[[ GIVEN RECORDS, beginning ]]

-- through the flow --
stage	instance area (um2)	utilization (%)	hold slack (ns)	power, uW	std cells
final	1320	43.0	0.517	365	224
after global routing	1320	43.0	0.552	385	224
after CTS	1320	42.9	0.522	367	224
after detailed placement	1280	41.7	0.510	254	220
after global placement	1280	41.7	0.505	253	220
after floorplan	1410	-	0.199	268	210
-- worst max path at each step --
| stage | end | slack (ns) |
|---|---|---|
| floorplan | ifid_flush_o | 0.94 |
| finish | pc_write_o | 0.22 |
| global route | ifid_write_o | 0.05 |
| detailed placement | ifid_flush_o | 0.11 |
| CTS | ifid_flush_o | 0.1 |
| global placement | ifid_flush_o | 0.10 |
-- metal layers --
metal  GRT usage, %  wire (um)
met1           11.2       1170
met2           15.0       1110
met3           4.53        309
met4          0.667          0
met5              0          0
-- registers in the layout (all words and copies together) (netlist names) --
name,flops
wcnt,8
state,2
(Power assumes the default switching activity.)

[[ GIVEN RECORDS, end ]]
[[ GIVEN RECORDS, beginning ]]

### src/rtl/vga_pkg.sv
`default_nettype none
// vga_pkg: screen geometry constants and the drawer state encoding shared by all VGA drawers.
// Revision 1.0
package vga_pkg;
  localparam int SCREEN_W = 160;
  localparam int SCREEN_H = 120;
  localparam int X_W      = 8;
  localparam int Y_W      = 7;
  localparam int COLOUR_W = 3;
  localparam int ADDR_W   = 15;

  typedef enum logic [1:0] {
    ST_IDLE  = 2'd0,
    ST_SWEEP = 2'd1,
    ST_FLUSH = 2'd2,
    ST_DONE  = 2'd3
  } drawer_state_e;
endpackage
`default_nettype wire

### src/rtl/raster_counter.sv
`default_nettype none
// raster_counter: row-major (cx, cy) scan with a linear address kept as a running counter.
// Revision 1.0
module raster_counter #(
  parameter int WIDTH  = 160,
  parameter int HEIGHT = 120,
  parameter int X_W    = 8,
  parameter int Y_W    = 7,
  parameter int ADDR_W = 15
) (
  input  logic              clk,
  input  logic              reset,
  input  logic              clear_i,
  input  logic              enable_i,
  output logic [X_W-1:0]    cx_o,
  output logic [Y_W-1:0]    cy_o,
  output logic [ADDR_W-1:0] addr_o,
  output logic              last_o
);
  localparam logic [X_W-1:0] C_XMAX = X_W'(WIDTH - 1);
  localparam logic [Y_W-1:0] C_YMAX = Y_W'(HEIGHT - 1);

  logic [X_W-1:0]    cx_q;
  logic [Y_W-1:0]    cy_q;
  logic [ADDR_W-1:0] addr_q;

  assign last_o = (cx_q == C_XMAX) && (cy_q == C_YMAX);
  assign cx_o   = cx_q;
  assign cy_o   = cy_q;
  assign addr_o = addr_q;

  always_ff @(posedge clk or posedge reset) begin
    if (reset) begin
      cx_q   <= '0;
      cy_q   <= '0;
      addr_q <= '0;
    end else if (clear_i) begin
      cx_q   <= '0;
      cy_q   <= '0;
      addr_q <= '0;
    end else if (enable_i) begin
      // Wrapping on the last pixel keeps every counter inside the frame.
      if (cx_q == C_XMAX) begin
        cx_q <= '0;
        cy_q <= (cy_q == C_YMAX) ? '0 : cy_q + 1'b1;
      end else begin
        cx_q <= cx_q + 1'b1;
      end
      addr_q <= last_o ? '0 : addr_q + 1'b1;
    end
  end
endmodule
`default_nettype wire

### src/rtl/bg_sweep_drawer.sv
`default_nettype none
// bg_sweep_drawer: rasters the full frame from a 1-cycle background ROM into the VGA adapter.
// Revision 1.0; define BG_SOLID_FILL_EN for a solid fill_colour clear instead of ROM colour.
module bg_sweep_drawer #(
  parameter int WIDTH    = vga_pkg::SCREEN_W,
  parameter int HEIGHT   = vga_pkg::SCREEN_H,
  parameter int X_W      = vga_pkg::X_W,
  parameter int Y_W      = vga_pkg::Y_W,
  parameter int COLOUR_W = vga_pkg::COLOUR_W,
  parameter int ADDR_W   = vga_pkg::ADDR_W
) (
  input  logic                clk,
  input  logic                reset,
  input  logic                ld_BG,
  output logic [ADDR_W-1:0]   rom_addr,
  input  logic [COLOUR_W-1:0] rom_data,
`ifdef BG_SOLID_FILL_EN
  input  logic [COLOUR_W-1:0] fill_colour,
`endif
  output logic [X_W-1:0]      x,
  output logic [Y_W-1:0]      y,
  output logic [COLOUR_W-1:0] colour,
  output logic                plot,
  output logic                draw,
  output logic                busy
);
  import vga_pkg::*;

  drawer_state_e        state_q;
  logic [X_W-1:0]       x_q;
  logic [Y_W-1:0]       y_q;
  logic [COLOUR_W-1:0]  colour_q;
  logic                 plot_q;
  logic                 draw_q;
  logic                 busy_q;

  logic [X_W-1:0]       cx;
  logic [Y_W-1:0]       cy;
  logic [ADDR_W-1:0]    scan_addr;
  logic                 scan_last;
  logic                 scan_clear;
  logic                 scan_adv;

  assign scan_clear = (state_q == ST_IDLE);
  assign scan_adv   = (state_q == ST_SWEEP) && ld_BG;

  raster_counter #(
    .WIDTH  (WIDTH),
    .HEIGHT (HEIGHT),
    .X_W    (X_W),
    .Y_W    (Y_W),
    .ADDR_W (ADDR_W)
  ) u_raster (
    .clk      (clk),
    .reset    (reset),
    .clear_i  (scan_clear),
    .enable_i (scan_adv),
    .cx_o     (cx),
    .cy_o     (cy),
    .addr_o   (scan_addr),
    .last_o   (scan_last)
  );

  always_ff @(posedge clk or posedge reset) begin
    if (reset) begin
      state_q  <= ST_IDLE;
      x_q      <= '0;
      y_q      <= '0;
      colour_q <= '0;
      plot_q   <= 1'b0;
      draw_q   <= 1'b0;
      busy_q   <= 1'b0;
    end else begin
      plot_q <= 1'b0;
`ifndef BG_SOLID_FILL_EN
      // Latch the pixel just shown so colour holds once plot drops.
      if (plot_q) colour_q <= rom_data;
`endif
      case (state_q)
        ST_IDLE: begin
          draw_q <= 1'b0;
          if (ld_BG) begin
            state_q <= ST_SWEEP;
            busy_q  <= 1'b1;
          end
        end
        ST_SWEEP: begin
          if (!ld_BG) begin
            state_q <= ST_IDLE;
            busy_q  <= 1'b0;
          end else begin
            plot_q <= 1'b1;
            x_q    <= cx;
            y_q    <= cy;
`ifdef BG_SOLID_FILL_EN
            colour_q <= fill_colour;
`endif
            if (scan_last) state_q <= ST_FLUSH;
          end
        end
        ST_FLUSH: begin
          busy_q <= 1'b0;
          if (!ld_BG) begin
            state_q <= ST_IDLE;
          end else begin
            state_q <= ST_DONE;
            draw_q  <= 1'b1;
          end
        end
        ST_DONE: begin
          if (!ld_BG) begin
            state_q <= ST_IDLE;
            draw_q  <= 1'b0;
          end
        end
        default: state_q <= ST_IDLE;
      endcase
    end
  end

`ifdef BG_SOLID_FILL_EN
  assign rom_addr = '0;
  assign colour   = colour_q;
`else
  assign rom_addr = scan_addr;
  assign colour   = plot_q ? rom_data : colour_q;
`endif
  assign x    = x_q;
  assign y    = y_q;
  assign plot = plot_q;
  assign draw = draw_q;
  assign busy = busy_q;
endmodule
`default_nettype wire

[[ GIVEN RECORDS, end ]]

▸ **WORK REQUIRED**
If a line in the entries holds the string "placement", copy it.

▸ **TASK ANSWER**
after detailed placement	1280	41.7	0.510	254	220
after global placement	1280	41.7	0.505	253	220
| detailed placement | ifid_flush_o | 0.11 |
| global placement | ifid_flush_o | 0.10 |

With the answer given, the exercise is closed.